* **Brief**: Only the lines from the one containing "detailed placement | 1.07 | 0.126 | 0" through the one containing "finish | 1.05 | 0.129 | 1.02" should be printed, exactly as they appear below, with both ends included.

(Beginning of Material provided)

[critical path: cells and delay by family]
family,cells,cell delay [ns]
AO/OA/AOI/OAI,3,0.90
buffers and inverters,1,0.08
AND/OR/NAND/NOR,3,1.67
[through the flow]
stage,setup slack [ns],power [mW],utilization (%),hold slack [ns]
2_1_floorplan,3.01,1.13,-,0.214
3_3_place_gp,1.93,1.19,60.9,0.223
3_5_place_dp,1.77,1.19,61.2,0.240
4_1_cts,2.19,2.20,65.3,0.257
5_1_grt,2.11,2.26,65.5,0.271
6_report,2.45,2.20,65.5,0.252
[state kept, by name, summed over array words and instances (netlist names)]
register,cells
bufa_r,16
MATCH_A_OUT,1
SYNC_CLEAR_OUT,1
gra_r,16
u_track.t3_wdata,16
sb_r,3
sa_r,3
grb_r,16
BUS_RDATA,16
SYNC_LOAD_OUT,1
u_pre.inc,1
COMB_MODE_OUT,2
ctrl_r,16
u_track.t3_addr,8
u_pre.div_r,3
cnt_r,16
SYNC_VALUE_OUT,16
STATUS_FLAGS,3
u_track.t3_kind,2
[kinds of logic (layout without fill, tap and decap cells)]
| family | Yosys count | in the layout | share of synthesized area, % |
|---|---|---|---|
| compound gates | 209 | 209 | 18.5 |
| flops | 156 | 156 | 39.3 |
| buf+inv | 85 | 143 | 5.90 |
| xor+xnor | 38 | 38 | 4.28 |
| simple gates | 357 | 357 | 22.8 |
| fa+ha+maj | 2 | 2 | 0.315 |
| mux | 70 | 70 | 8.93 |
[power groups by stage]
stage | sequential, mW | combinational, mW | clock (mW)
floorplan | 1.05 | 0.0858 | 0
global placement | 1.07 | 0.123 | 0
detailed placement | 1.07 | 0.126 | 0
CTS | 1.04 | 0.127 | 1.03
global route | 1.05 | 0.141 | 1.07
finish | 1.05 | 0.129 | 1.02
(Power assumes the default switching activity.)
$ cat src/frt_consts.vh
`ifndef FRT_CONSTS_VH
`define FRT_CONSTS_VH

// register byte offsets (word aligned, decoded on haddr[5:0])
`define FRT_OFS_CTRL 6'h00
`define FRT_OFS_STATUS 6'h04
`define FRT_OFS_MASK 6'h08
`define FRT_OFS_COUNT 6'h0C
`define FRT_OFS_CMPA 6'h10
`define FRT_OFS_CMPB 6'h14
`define FRT_OFS_RISE 6'h18
`define FRT_OFS_FALL 6'h1C
`define FRT_OFS_CAPA 6'h20
`define FRT_OFS_CAPB 6'h24
`define FRT_OFS_CAPC 6'h28
`define FRT_OFS_CAPD 6'h2C
`define FRT_ADDR_W 6

// control register fields
`define FRT_CTRL_W 4
`define FRT_CTRL_CKS_LO 0
`define FRT_CTRL_CKS_HI 1
`define FRT_CTRL_AUTO 2
`define FRT_CTRL_CLR 3
`define FRT_CTRL_RST 4'h0

// clock select codes
`define FRT_CKS_INT0 2'h0
`define FRT_CKS_INT1 2'h1
`define FRT_CKS_INT2 2'h2

// prescaler taps: bit n toggles every 2**n system clocks
`define FRT_PS_W 6
`define FRT_PS_TAP0 1
`define FRT_PS_TAP1 3
`define FRT_PS_TAP2 5

// status / mask fields
`define FRT_ST_W 7
`define FRT_ST_CAP_LSB 0
`define FRT_ST_MATCH_A 4
`define FRT_ST_MATCH_B 5
`define FRT_ST_WRAP 6
`define FRT_ST_RST 7'h00
`define FRT_NCAP 4

// ahb
`define FRT_HTRANS_ACTIVE 1

`endif

$ cat src/frt_sync.v
`timescale 1ns/1ps
`default_nettype none

// three-stage pin synchroniser; output follows once stages 2 and 3 agree
module frt_sync #(
  parameter W = 5
) (
  // clock and reset
  input wire hclk,
  input wire hresetn,
  // pins and synchronised levels
  input wire [W-1:0] din,
  output reg [W-1:0] dout
);

  reg [W-1:0] stage1;
  reg [W-1:0] stage2;
  reg [W-1:0] stage3;
  integer i;

  always @(posedge hclk or negedge hresetn)
  begin
    if (!hresetn)
    begin
      stage1 <= {W{1'b0}};
      stage2 <= {W{1'b0}};
      stage3 <= {W{1'b0}};
      dout <= {W{1'b0}};
    end
    else
    begin
      stage1 <= din;
      stage2 <= stage1;
      stage3 <= stage2;
      // a lone differing sample is treated as a glitch
      for (i = 0; i < W; i = i + 1)
      begin
        if (stage2[i] == stage3[i])
          dout[i] <= stage3[i];
      end
    end
  end

endmodule // frt_sync

`default_nettype wire

$ cat src/frt_timer.v
// How it works
// - clear right after counter write wins
// - increment right after counter write is dropped
// - match right after compare write is dropped
// - auto-add: writes suppress match and addition
// - count on falling edge of prescaled clock
// - clock-select rewrite is the switchover moment
// - old high, new low counts once
// - internal/external change may count once
// - capture sets flag, own interrupt
// - compare match sets flag, own interrupt
//
// Design decisions made here: the address map and the AHB-Lite slave port.
`timescale 1ns/1ps
`default_nettype none
`include "frt_consts.vh"

module frt_timer #(
  parameter CW = 16
) (
  // clock and reset
  input wire hclk,
  input wire hresetn,
  // ahb-lite slave
  input wire hsel,
  input wire [31:0] haddr,
  input wire [1:0] htrans,
  input wire hwrite,
  input wire [2:0] hsize,
  input wire [31:0] hwdata,
  input wire hready,
  output reg [31:0] hrdata,
  output wire hreadyout,
  output wire hresp,
  // pins
  input wire ext_clk_pin,
  input wire [`FRT_NCAP-1:0] capture_pin,
  output reg compare_out_a,
  // interrupts
  output wire irq,
  output wire [2:0] irq_top,
  output wire capture_irq_a,
  output wire capture_irq_b,
  output wire capture_irq_c,
  output wire capture_irq_d,
  output wire match_irq_a,
  output wire match_irq_b,
  output wire wrap_irq
);

  function hit;
    input [`FRT_ADDR_W-1:0] a;
    input [`FRT_ADDR_W-1:0] o;
    begin
      hit = (a == o);
    end
  endfunction

  // index of highest-priority pending source; wrap ranks last
  function [2:0] prio;
    input [`FRT_ST_W-1:0] v;
    integer k;
    begin
      prio = 3'h7;
      for (k = `FRT_ST_W - 1; k >= 0; k = k - 1)
      begin
        if (v[k])
          prio = k[2:0];
      end
    end
  endfunction

  // bus state
  reg dp_wr;
  reg dp_rd;
  reg rd_wait;
  reg [`FRT_ADDR_W-1:0] dp_addr;
  wire addr_ok;
  wire rd_status;
  reg [31:0] next_rdata;

  // registers
  reg [`FRT_CTRL_W-1:0] ctrl;
  reg [`FRT_ST_W-1:0] status;
  reg [`FRT_ST_W-1:0] mask;
  reg [CW-1:0] free_running_counter;
  reg [CW-1:0] compare_reg_a;
  reg [CW-1:0] compare_reg_b;
  reg [CW-1:0] rise_addend_reg;
  reg [CW-1:0] fall_addend_reg;
  reg [CW-1:0] cap_reg [0:`FRT_NCAP-1];

  // write strobes, and one-cycle-late copies of all but wr_ctrl and wr_mask
  wire wr_ctrl;
  wire wr_mask;
  wire wr_count;
  wire wr_cmpa;
  wire wr_cmpb;
  wire wr_rise;
  wire wr_fall;
  reg wr_count_d;
  reg wr_cmpa_d;
  reg wr_cmpb_d;
  reg wr_rise_d;
  reg wr_fall_d;

  // count clock
  reg [`FRT_PS_W-1:0] presc;
  reg src_level;
  reg src_level_d;
  wire tick;
  wire [`FRT_NCAP:0] pins_s;
  wire ext_s;
  wire [`FRT_NCAP-1:0] cap_s;
  reg [`FRT_NCAP-1:0] cap_s_d;
  wire [`FRT_NCAP-1:0] cap_evt;

  // compare and events
  wire eq_a;
  wire eq_b;
  reg eq_a_d;
  reg eq_b_d;
  wire auto_add;
  wire supp_a;
  wire match_a;
  wire match_b;
  wire clr_evt;
  wire inc_ok;
  wire wrap_evt;
  wire [`FRT_ST_W-1:0] set_v;
  wire [`FRT_ST_W-1:0] irq_v;
  integer i;

  // ---- ahb-lite slave: writes zero-wait, reads one wait state
  assign addr_ok = hsel & htrans[`FRT_HTRANS_ACTIVE] & hready;
  assign hreadyout = ~rd_wait;
  assign hresp = 1'b0;

  always @(posedge hclk or negedge hresetn)
  begin
    if (!hresetn)
    begin
      dp_wr <= 1'b0;
      dp_rd <= 1'b0;
      rd_wait <= 1'b0;
      dp_addr <= {`FRT_ADDR_W{1'b0}};
    end
    else
    begin
      if (hready)
      begin
        dp_wr <= addr_ok & hwrite;
        dp_rd <= addr_ok & ~hwrite;
        dp_addr <= haddr[`FRT_ADDR_W-1:0];
      end
      // wait state lets a preceding write land before the read samples
      rd_wait <= addr_ok & ~hwrite & ~rd_wait;
    end
  end

  assign wr_ctrl = dp_wr & hit(dp_addr, `FRT_OFS_CTRL);
  assign wr_mask = dp_wr & hit(dp_addr, `FRT_OFS_MASK);
  assign wr_count = dp_wr & hit(dp_addr, `FRT_OFS_COUNT);
  assign wr_cmpa = dp_wr & hit(dp_addr, `FRT_OFS_CMPA);
  assign wr_cmpb = dp_wr & hit(dp_addr, `FRT_OFS_CMPB);
  assign wr_rise = dp_wr & hit(dp_addr, `FRT_OFS_RISE);
  assign wr_fall = dp_wr & hit(dp_addr, `FRT_OFS_FALL);
  assign rd_status = rd_wait & dp_rd & hit(dp_addr, `FRT_OFS_STATUS);

  always @*
  begin
    next_rdata = 32'h0000_0000;
    case (dp_addr)
      `FRT_OFS_CTRL: next_rdata = {{(32-`FRT_CTRL_W){1'b0}}, ctrl};
      `FRT_OFS_STATUS: next_rdata = {{(32-`FRT_ST_W){1'b0}}, status};
      `FRT_OFS_MASK: next_rdata = {{(32-`FRT_ST_W){1'b0}}, mask};
      `FRT_OFS_COUNT: next_rdata = {{(32-CW){1'b0}}, free_running_counter};
      `FRT_OFS_CMPA: next_rdata = {{(32-CW){1'b0}}, compare_reg_a};
      `FRT_OFS_CMPB: next_rdata = {{(32-CW){1'b0}}, compare_reg_b};
      `FRT_OFS_RISE: next_rdata = {{(32-CW){1'b0}}, rise_addend_reg};
      `FRT_OFS_FALL: next_rdata = {{(32-CW){1'b0}}, fall_addend_reg};
      `FRT_OFS_CAPA: next_rdata = {{(32-CW){1'b0}}, cap_reg[0]};
      `FRT_OFS_CAPB: next_rdata = {{(32-CW){1'b0}}, cap_reg[1]};
      `FRT_OFS_CAPC: next_rdata = {{(32-CW){1'b0}}, cap_reg[2]};
      `FRT_OFS_CAPD: next_rdata = {{(32-CW){1'b0}}, cap_reg[3]};
      default: next_rdata = 32'h0000_0000;
    endcase
  end

  always @(posedge hclk or negedge hresetn)
  begin
    if (!hresetn)
      hrdata <= 32'h0000_0000;
    else if (rd_wait)
      hrdata <= next_rdata;
  end

  // ---- control, mask and late write strobes
  always @(posedge hclk or negedge hresetn)
  begin
    if (!hresetn)
    begin
      ctrl <= `FRT_CTRL_RST;
      mask <= `FRT_ST_RST;
      wr_count_d <= 1'b0;
      wr_cmpa_d <= 1'b0;
      wr_cmpb_d <= 1'b0;
      wr_rise_d <= 1'b0;
      wr_fall_d <= 1'b0;
    end
    else
    begin
      if (wr_ctrl)
        ctrl <= hwdata[`FRT_CTRL_W-1:0];
      if (wr_mask)
        mask <= hwdata[`FRT_ST_W-1:0];
      wr_count_d <= wr_count;
      wr_cmpa_d <= wr_cmpa;
      wr_cmpb_d <= wr_cmpb;
      wr_rise_d <= wr_rise;
      wr_fall_d <= wr_fall;
    end
  end

  assign auto_add = ctrl[`FRT_CTRL_AUTO];

  // ---- pins and count clock
  frt_sync #(
    .W(`FRT_NCAP + 1)
  ) u_sync (
    .hclk(hclk),
    .hresetn(hresetn),
    .din({ext_clk_pin, capture_pin}),
    .dout(pins_s)
  );

  assign ext_s = pins_s[`FRT_NCAP];
  assign cap_s = pins_s[`FRT_NCAP-1:0];

  always @*
  begin
    case ({ctrl[`FRT_CTRL_CKS_HI], ctrl[`FRT_CTRL_CKS_LO]})
      `FRT_CKS_INT0: src_level = presc[`FRT_PS_TAP0];
      `FRT_CKS_INT1: src_level = presc[`FRT_PS_TAP1];
      `FRT_CKS_INT2: src_level = presc[`FRT_PS_TAP2];
      default: src_level = ext_s;
    endcase
  end

  always @(posedge hclk or negedge hresetn)
  begin
    if (!hresetn)
    begin
      presc <= {`FRT_PS_W{1'b0}};
      src_level_d <= 1'b0;
      cap_s_d <= {`FRT_NCAP{1'b0}};
    end
    else
    begin
      presc <= presc + 1'b1;
      // holds the old source's level across a select rewrite
      src_level_d <= src_level;
      cap_s_d <= cap_s;
    end
  end

  // falling edge of the selected level
  // old high vs new low reads as a fall
  assign tick = src_level_d & ~src_level;

  // ---- compare logic
  assign eq_a = (free_running_counter == compare_reg_a);
  assign eq_b = (free_running_counter == compare_reg_b);

  always @(posedge hclk or negedge hresetn)
  begin
    if (!hresetn)
    begin
      eq_a_d <= 1'b0;
      eq_b_d <= 1'b0;
    end
    else
    begin
      eq_a_d <= eq_a;
      eq_b_d <= eq_b;
    end
  end

  // write just before a match masks it
  // in auto-add mode, addend writes also mask match A
  assign supp_a = wr_cmpa_d | (auto_add & (wr_rise_d | wr_fall_d));
  assign match_a = eq_a & ~eq_a_d & ~supp_a;
  assign match_b = eq_b & ~eq_b_d & ~wr_cmpb_d;
  assign clr_evt = match_a & ctrl[`FRT_CTRL_CLR];

  // ---- free-running counter
  // no increment in the cycle after a write
  assign inc_ok = tick & ~wr_count_d & ~wr_count & ~clr_evt;
  assign wrap_evt = inc_ok & (&free_running_counter);

  always @(posedge hclk or negedge hresetn)
  begin
    if (!hresetn)
      free_running_counter <= {CW{1'b0}};
    else if (wr_count)
      free_running_counter <= hwdata[CW-1:0];
    else if (clr_evt)
      free_running_counter <= {CW{1'b0}};
    else if (inc_ok)
      free_running_counter <= free_running_counter + 1'b1;
  end

  // ---- compare registers, addends, output level
  always @(posedge hclk or negedge hresetn)
  begin
    if (!hresetn)
    begin
      compare_reg_a <= {CW{1'b1}};
      compare_reg_b <= {CW{1'b1}};
      rise_addend_reg <= {CW{1'b0}};
      fall_addend_reg <= {CW{1'b0}};
      compare_out_a <= 1'b0;
    end
    else
    begin
      if (wr_cmpa)
        compare_reg_a <= hwdata[CW-1:0];
      // addend picked by the level about to be driven
      // suppressed match leaves compare A untouched
      else if (match_a & auto_add)
        compare_reg_a <= compare_reg_a +
          (compare_out_a ? fall_addend_reg : rise_addend_reg);
      if (wr_cmpb)
        compare_reg_b <= hwdata[CW-1:0];
      if (wr_rise)
        rise_addend_reg <= hwdata[CW-1:0];
      if (wr_fall)
        fall_addend_reg <= hwdata[CW-1:0];
      if (match_a)
        compare_out_a <= ~compare_out_a;
    end
  end

  // ---- input capture on rising pin edges
  assign cap_evt = cap_s & ~cap_s_d;

  always @(posedge hclk or negedge hresetn)
  begin
    if (!hresetn)
    begin
      for (i = 0; i < `FRT_NCAP; i = i + 1)
        cap_reg[i] <= {CW{1'b0}};
    end
    else
    begin
      for (i = 0; i < `FRT_NCAP; i = i + 1)
      begin
        if (cap_evt[i])
          cap_reg[i] <= free_running_counter;
      end
    end
  end

  // ---- sticky flags, read of status clears, set beats clear
  // one flag per capture
  assign set_v = {wrap_evt, match_b, match_a, cap_evt};

  always @(posedge hclk or negedge hresetn)
  begin
    if (!hresetn)
      status <= `FRT_ST_RST;
    else if (rd_status)
      status <= set_v;
    else
      status <= status | set_v;
  end

  assign irq_v = status & mask;
  assign irq = |irq_v;
  // wrap ranks below every other source
  assign irq_top = prio(irq_v);
  assign capture_irq_a = irq_v[`FRT_ST_CAP_LSB];
  assign capture_irq_b = irq_v[`FRT_ST_CAP_LSB + 1];
  assign capture_irq_c = irq_v[`FRT_ST_CAP_LSB + 2];
  assign capture_irq_d = irq_v[`FRT_ST_CAP_LSB + 3];
  assign match_irq_a = irq_v[`FRT_ST_MATCH_A];
  assign match_irq_b = irq_v[`FRT_ST_MATCH_B];
  assign wrap_irq = irq_v[`FRT_ST_WRAP];

  // hsize unused: only whole-word transfers are supported
  wire unused_ok;
  assign unused_ok = &{1'b0, hsize, haddr[31:`FRT_ADDR_W], dp_rd};

endmodule // frt_timer

`default_nettype wire
## config.mk

```make
export PLATFORM = sky130hd
export DESIGN_NAME = ast_transmitter
export DESIGN_NICKNAME = d
export VERILOG_FILES = /design/src/ast_pkg.sv /design/src/ast_transmitter.sv
export SDC_FILE = /design/constraint.sdc
export NUM_CORES = 1
export LEC_CHECK = 0
export ABC_CLOCK_PERIOD_IN_PS = 2600
export BUFFER_PORTS_ARGS = -buffer_cell sky130_fd_sc_hd__buf_2
export CAP_MARGIN = 15
export CORE_MARGIN = 3
export CORE_UTILIZATION = 50
export CTS_CLUSTER_SIZE = 10
export DETAILED_ROUTE_END_ITERATION = 8
export GPL_TIMING_DRIVEN = 0
export PLACE_DENSITY = 0.83
export SLEW_MARGIN = 20
export SYNTH_ARGS = -nofsm -noshare
export SYNTH_HDL_FRONTEND = slang
export SYNTH_SLANG_ARGS = --single-unit
```

## constraint.sdc

```tcl
create_clock -name clock -period 2.6 [get_ports clock]
set_input_delay 0 -clock clock [delete_from_list [all_inputs] [get_ports clock]]
set_output_delay 0 -clock clock [all_outputs]
set_load 0.03 [all_outputs]
```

(End of Material provided)

* **Finished exercise**:
detailed placement | 1.07 | 0.126 | 0
CTS | 1.04 | 0.127 | 1.03
global route | 1.05 | 0.141 | 1.07
finish | 1.05 | 0.129 | 1.02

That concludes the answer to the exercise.